Она вновь лежала у него на руках, и он знал, что не сможет отпустить ее.
— Мартин, — шепнула она.
— Что, моя радость?
— Я не хочу отпускать тебя. Ты знаешь об этом?
— Теперь знаю.
— Почему же так долго не шел? Я жду тебя здесь уже больше часа!
— О, прости меня! Я ведь понимал, что ты здесь, но не смел и надеяться, что ты ждешь!
О, как же я хочу тебя, Вив!
Она не знала, что следует делать, чтобы он понял, насколько она обезумела от любви и желает его ласк, а сказать прямо — выглядело бы слишком грубо и откровенно.
Но он понял все по ее прикосновениям к его волосам, плечам, щекам… Легкая туника на его груди распахнулась, и тонкие пальчики принялись ласкать кусочек обнаженной кожи.
— О нет, Вив! — он чуть отстранился. — Еще минута, и я просто сорву с тебя платье! Ты понимаешь, я не смею опозорить тебя, взяв прямо здесь.
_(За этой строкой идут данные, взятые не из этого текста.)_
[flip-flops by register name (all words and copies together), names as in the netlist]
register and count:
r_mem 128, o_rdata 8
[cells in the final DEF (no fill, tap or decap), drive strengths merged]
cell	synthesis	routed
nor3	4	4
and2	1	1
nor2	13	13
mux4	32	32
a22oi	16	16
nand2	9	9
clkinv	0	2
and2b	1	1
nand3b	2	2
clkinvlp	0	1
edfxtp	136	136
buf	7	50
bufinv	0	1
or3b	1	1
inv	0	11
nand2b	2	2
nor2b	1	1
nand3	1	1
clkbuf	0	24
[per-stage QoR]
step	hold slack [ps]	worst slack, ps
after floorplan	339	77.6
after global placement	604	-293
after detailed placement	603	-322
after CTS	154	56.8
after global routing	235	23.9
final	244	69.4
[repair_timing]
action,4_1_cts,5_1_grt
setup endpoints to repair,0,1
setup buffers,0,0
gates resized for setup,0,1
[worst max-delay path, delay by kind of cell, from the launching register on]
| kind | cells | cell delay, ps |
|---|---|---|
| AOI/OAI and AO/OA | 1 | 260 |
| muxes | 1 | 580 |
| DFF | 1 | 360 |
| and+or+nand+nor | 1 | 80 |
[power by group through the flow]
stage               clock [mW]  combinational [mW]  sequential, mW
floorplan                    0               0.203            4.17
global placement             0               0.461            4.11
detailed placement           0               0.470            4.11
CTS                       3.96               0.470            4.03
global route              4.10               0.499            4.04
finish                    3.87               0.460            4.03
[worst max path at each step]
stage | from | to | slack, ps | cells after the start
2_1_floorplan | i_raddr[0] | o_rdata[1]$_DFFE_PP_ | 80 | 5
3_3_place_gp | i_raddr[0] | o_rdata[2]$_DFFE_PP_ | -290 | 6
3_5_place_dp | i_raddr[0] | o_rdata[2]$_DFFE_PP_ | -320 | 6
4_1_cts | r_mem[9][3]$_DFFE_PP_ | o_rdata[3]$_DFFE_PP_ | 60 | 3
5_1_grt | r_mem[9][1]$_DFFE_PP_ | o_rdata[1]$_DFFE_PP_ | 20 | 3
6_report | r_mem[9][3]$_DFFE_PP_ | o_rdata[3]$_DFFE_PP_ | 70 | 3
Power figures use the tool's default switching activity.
### src/directional_change_event_detector_core_macros.svh
// Assertion macros shared by the detector RTL.
// Assertions assume a clock named clk and an active-low reset named arst_n.
`ifndef DIRECTIONAL_CHANGE_EVENT_DETECTOR_CORE_MACROS_SVH
`define DIRECTIONAL_CHANGE_EVENT_DETECTOR_CORE_MACROS_SVH
`ifndef SYNTHESIS
// Property that must hold at every clock edge outside reset
`define DCED_ASSERT(lbl, prop, msg) \
	lbl: assert property (@(posedge clk) disable iff (!arst_n) (prop)) else $error(msg);
// Overlapping implication
`define DCED_ASSERT_IMP(lbl, ante, cons, msg) \
	lbl: assert property (@(posedge clk) disable iff (!arst_n) (ante) |-> (cons)) else $error(msg);
// Next-cycle implication
`define DCED_ASSERT_NXT(lbl, ante, cons, msg) \
	lbl: assert property (@(posedge clk) disable iff (!arst_n) (ante) |=> (cons)) else $error(msg);
`else
`define DCED_ASSERT(lbl, prop, msg)
`define DCED_ASSERT_IMP(lbl, ante, cons, msg)
`define DCED_ASSERT_NXT(lbl, ante, cons, msg)
`endif
`endif

### src/dced_pkg.sv
// Package for the directional-change event detector.
// Constants, word types and divider request struct; no dependencies.
package dced_pkg;
	localparam int MAX_RUN   = 16;
	localparam int RUN_W     = $clog2(MAX_RUN);
	localparam int PRICE_W   = 32;
	localparam int THR_W     = 23;
	localparam int MOVE_W    = 32;
	localparam int SUM_W     = MOVE_W + 1;
	localparam int QDEPTH    = 2;
	localparam int QPTR_W    = 1;
	localparam int QCNT_W    = 2;
	localparam int DIV_STEPS = 32;
	localparam int DIV_CNT_W = 6;

	localparam logic [THR_W-1:0] THR_RESET = 23'd83886;
	// 1.0 in Q8.24
	localparam logic [32:0] ONE_Q24 = 33'h001000000;

	// Word from front to engine: seed marks the very first tick
	typedef struct packed {
		logic               seed;
		logic               up;
		logic [PRICE_W-1:0] price;
	} dced_item_t;

	typedef struct packed {
		logic [PRICE_W-1:0] event_price;
		logic               upward;
		logic               last_of_run;
		logic               overrun;
	} dced_result_t;

	// Divider request: ratio (a - b) / den in Q8.24
	typedef struct packed {
		logic               start;
		logic [PRICE_W-1:0] a;
		logic [PRICE_W-1:0] b;
		logic [PRICE_W-1:0] den;
	} dced_div_req_t;
endpackage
Нас увидят.
— А в другом месте? — он даже не узнал ее голос, вмиг охрипший от волнения и страсти.
— Завтра, моя любовь! — шепнул он, зарываясь лицом в ее волосы.- Послушай, я должен сказать тебе. Завтра мне придется уехать по делу, но это не долго! Через неделю, самое позднее — дней через десять, я вернусь.
— О Боже, ты уедешь! — вскрикнула она.
— Я вернусь, даю тебе слово, что дольше десяти дней тебе ждать не придется! А завтра… когда я поеду, ты сможешь выехать на прогулку в сторону Святой Бенедикты? И задержаться там?
— О да, смогу!
— Я буду ждать тебя днем. Подходи к садовой калитке, той самой!
— Но если теперь ее закроют, Мартин?
— Об этом я позабочусь сам. Обещай, что приедешь, моя самая прелестная!
— Клянусь тебе в этом!
И он еще сто раз или больше поцеловал ее, прежде чем нашел в себе силы оторваться.